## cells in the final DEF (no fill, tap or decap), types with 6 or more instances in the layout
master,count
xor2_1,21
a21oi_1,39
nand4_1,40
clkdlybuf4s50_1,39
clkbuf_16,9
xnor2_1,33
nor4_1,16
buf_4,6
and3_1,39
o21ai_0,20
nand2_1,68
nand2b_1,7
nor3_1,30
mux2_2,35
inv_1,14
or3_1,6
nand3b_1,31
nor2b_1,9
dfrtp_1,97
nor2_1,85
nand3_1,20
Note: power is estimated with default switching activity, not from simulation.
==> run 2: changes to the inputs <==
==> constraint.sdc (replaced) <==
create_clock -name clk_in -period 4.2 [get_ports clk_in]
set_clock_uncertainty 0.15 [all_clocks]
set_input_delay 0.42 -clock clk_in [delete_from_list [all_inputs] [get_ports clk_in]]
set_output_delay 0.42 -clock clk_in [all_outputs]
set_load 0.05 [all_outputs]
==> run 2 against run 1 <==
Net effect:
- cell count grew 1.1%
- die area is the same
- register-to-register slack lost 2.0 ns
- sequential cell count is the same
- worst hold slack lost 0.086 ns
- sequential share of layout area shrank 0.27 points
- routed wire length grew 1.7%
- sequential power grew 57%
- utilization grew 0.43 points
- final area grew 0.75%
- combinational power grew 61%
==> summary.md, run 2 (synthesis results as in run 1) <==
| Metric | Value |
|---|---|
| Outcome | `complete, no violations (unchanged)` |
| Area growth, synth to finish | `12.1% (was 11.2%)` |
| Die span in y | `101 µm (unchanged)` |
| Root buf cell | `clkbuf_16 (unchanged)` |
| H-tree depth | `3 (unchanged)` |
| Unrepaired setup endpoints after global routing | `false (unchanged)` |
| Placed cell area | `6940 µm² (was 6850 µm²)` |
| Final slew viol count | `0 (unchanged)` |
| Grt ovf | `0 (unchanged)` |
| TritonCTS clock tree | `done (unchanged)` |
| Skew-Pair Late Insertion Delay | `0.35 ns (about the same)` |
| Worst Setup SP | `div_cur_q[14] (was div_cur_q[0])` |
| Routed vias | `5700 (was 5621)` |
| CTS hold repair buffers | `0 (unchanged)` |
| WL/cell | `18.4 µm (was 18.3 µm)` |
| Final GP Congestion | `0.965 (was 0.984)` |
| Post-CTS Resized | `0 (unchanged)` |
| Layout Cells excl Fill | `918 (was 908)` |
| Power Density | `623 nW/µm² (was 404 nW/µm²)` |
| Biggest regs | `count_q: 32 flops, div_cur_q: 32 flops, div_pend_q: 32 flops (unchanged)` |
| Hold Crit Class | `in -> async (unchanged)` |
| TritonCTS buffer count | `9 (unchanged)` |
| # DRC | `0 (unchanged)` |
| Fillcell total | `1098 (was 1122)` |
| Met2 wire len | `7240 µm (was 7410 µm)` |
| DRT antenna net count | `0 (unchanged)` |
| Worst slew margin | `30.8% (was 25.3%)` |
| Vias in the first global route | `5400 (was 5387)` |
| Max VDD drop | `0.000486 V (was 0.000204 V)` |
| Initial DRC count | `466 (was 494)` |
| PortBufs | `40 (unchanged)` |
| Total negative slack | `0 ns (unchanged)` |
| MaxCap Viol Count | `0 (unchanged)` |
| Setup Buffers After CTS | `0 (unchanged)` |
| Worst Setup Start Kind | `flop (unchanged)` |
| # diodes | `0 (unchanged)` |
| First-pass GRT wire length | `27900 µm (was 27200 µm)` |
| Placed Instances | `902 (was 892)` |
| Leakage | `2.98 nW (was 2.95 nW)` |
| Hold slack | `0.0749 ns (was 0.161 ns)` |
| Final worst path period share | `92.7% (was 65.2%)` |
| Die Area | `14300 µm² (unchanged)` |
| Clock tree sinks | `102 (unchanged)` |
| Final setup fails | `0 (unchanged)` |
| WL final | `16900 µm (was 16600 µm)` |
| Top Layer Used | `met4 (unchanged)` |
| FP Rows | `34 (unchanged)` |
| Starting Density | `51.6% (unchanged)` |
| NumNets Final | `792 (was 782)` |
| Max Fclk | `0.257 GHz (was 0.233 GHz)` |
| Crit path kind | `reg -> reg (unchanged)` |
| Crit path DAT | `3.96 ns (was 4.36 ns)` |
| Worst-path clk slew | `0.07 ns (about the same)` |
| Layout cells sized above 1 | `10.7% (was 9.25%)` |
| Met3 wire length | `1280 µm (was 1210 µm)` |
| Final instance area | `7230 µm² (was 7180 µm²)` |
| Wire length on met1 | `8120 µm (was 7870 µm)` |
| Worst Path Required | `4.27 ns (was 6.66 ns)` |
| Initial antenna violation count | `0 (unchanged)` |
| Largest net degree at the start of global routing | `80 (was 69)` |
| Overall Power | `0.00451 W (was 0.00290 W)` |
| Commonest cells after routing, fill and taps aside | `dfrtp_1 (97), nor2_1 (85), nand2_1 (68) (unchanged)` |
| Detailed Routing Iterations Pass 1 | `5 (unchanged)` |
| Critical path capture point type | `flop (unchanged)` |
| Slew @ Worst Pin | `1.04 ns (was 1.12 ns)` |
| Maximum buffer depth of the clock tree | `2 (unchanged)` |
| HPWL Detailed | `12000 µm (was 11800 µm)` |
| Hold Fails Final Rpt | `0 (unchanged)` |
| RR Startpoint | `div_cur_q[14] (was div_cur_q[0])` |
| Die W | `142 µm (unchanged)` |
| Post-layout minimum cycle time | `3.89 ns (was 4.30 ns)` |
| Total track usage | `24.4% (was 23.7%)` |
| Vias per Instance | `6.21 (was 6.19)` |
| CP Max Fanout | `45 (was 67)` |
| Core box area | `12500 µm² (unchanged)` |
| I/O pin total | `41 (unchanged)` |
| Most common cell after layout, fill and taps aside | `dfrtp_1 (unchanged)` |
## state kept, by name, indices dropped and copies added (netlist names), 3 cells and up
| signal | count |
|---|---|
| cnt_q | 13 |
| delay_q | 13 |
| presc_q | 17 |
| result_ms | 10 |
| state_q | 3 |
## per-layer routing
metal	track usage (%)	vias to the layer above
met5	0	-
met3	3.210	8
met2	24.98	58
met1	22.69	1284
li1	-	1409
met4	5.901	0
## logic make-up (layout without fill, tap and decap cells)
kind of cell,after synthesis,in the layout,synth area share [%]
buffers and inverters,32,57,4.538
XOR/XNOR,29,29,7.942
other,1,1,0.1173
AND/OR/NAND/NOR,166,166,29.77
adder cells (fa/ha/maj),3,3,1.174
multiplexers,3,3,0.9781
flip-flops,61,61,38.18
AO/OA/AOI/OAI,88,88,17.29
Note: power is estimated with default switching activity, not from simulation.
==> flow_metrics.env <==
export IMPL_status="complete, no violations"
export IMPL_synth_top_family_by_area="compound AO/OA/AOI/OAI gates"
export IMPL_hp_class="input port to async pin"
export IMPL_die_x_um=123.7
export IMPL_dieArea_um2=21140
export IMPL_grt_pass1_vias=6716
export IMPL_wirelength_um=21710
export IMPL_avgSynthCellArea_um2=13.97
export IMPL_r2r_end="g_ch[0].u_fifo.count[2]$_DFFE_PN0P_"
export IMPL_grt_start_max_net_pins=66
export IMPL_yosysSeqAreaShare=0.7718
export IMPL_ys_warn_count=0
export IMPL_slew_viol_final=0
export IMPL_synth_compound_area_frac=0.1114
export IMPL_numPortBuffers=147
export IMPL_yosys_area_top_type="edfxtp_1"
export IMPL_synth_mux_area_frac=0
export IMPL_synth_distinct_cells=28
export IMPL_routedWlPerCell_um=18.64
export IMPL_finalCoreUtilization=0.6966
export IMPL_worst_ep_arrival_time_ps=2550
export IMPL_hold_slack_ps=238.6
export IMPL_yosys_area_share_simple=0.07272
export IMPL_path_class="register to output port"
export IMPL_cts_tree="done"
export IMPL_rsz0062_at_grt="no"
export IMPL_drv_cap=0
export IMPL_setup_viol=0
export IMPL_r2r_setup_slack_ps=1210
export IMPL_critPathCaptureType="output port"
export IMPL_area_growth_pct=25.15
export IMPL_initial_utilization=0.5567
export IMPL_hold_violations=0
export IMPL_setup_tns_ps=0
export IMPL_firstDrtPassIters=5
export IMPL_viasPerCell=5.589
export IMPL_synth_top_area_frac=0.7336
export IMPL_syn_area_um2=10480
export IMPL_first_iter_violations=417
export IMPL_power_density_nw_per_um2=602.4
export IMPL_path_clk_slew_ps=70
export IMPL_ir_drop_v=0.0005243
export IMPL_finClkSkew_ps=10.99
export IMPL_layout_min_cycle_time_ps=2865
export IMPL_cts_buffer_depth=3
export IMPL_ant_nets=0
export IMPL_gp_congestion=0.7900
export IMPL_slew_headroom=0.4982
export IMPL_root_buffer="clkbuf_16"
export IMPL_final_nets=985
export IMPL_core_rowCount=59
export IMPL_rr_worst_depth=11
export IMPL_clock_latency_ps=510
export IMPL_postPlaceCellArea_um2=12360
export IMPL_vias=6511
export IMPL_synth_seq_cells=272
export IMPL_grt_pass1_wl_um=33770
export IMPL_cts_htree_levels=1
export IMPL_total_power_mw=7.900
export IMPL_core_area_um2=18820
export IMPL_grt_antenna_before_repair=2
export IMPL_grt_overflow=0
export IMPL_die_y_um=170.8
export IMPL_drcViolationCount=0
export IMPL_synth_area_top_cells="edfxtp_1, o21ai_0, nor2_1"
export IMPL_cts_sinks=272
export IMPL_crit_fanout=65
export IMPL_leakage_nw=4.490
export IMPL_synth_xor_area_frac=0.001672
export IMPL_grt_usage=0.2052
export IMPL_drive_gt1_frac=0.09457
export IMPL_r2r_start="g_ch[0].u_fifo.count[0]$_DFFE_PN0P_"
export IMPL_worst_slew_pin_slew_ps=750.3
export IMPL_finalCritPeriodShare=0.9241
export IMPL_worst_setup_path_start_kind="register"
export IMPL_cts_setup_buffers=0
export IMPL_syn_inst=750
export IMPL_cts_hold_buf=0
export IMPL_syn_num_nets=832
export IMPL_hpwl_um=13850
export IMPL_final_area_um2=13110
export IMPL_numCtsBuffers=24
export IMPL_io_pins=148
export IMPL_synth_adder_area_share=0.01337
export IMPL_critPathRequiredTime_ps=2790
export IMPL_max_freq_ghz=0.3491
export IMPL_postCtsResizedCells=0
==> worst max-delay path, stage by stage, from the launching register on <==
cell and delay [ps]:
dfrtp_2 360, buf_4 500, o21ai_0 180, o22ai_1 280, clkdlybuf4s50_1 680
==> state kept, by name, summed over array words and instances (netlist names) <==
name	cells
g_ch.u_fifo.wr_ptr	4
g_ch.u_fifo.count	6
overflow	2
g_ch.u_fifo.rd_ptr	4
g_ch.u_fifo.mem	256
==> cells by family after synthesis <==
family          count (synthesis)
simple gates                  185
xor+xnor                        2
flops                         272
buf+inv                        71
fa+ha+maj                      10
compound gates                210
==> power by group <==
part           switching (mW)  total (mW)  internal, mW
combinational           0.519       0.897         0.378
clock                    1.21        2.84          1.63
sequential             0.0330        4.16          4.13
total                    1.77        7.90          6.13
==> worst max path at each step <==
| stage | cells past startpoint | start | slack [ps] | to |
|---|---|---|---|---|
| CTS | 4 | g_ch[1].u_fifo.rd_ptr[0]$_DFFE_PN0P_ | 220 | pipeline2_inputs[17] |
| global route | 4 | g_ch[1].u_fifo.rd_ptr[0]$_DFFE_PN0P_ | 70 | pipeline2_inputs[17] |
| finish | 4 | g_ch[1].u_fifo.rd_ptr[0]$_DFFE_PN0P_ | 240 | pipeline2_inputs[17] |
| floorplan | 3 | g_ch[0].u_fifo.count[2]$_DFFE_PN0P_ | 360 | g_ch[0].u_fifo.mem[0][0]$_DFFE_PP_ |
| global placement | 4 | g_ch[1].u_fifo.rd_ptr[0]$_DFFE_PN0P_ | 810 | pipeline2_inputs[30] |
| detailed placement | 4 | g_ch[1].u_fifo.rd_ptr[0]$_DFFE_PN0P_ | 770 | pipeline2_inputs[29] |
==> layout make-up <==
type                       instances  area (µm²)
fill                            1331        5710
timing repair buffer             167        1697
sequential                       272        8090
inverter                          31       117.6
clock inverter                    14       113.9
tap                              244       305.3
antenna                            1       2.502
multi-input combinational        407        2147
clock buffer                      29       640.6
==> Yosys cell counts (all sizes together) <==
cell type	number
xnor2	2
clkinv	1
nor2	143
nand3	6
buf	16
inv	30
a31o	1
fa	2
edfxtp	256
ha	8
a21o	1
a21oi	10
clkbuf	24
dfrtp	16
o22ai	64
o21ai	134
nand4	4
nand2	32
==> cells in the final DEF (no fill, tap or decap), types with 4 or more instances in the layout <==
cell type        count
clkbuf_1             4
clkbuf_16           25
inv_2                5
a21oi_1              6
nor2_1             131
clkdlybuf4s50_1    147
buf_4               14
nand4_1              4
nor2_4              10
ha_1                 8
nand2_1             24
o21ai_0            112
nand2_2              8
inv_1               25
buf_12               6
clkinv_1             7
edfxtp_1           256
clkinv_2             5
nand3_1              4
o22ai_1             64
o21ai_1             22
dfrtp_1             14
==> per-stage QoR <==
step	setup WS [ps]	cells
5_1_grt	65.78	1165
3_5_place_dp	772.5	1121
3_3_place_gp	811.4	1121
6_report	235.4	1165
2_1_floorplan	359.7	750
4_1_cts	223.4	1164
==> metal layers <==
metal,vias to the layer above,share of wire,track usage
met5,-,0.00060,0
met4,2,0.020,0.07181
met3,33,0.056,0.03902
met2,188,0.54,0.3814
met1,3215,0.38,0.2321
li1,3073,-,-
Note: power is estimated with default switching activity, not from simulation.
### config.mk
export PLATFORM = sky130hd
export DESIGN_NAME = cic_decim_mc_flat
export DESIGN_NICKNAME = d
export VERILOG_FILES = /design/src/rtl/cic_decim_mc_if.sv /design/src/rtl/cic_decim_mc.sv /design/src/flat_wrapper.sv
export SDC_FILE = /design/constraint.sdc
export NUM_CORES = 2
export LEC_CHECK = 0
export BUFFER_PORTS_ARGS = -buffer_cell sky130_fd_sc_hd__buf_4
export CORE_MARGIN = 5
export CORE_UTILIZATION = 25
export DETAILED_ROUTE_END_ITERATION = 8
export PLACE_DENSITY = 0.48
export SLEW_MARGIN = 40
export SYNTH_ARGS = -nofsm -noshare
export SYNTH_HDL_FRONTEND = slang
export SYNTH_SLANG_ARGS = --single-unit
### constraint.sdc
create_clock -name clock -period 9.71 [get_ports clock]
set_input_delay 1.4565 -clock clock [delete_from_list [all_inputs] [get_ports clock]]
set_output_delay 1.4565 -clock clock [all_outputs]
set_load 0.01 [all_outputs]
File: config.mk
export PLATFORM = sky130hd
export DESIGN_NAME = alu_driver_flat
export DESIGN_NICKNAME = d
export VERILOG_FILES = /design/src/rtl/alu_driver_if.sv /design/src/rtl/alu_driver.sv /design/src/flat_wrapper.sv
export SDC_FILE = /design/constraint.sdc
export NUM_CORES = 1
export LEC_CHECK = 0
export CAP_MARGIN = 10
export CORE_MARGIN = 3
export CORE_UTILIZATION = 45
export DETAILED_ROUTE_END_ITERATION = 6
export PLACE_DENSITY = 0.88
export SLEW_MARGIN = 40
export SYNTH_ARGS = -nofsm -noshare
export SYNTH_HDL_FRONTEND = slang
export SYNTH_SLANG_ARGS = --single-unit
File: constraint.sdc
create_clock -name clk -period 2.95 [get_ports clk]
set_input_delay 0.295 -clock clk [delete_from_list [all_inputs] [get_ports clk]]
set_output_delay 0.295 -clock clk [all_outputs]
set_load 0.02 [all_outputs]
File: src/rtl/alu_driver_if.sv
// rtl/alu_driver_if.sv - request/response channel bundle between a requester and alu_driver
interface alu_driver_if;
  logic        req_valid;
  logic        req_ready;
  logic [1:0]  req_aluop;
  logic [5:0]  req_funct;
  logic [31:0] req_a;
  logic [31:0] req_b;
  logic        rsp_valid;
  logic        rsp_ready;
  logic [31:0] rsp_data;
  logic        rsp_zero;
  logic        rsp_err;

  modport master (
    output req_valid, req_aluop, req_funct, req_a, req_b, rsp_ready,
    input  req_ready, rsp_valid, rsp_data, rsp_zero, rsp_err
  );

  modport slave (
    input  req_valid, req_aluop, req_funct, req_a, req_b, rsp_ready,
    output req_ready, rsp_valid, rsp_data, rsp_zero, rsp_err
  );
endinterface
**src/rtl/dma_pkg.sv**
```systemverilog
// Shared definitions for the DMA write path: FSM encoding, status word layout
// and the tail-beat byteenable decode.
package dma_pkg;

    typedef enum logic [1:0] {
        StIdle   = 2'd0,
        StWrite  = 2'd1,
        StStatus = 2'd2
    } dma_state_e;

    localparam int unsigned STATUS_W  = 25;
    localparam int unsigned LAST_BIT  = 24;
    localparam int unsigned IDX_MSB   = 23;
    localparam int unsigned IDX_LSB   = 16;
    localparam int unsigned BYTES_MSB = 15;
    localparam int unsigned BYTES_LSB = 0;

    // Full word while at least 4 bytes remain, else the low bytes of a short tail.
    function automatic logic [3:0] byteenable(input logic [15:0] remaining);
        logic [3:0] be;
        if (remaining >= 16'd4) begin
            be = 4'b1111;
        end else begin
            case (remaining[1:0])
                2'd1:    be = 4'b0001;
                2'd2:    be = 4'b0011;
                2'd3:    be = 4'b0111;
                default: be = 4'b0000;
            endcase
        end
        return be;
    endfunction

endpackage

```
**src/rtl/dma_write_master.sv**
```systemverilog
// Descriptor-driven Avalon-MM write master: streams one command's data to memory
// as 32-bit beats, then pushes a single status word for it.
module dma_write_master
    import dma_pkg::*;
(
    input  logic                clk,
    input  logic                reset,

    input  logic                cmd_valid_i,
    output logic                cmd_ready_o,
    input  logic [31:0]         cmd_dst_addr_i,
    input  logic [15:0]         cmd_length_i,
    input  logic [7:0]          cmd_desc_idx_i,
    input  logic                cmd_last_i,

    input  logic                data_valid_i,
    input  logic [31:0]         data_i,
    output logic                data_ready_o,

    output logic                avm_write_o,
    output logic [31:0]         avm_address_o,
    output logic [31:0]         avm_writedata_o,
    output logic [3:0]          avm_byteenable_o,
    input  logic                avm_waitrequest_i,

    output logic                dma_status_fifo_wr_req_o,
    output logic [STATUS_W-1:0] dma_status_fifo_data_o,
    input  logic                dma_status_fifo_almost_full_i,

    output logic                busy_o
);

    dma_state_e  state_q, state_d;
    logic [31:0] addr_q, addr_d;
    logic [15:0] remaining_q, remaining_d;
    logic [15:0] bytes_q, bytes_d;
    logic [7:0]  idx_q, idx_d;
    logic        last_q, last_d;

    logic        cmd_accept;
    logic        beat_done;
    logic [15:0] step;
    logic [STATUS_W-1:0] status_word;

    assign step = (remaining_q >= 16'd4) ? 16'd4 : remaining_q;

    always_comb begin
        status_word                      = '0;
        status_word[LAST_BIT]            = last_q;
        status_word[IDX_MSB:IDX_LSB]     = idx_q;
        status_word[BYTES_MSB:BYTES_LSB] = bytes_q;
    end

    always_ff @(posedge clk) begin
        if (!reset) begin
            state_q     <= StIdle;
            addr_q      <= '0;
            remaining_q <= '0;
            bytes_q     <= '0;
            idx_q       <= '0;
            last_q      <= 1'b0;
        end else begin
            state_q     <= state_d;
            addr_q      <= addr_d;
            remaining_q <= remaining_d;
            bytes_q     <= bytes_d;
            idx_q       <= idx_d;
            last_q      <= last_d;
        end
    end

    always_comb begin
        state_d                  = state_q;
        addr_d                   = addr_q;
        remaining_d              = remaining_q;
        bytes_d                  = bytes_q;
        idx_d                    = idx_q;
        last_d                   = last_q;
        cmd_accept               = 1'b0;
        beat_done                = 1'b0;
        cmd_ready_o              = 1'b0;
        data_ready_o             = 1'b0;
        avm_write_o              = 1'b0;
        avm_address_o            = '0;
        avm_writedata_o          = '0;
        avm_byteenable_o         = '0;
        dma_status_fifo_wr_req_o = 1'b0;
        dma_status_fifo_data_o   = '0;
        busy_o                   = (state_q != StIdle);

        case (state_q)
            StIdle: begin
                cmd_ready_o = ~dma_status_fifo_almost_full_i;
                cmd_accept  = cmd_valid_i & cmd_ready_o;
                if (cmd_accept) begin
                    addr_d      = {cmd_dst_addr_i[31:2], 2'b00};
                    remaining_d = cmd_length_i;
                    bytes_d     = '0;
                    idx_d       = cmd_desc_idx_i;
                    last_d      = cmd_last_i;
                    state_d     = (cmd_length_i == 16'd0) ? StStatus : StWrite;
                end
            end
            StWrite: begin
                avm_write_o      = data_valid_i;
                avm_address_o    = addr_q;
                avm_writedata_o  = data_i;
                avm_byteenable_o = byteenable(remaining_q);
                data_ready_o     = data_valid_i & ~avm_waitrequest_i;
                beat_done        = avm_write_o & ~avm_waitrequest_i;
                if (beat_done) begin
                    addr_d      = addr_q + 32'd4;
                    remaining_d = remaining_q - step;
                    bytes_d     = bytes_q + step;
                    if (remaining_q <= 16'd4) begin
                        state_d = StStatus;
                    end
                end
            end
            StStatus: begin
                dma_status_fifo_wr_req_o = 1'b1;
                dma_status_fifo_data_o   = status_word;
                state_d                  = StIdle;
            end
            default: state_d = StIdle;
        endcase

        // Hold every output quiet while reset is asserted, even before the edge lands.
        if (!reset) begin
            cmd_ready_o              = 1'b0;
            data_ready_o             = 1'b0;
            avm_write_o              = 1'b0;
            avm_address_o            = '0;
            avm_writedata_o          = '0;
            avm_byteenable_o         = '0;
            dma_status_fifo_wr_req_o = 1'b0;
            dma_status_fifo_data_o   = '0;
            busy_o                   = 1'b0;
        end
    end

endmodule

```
+++
→ TASK DESCRIPTION:
In the listing, find every line with the word "complete" and return it.

→ RESPONSE BELOW:
| Outcome | `complete, no violations (unchanged)` |
export IMPL_status="complete, no violations"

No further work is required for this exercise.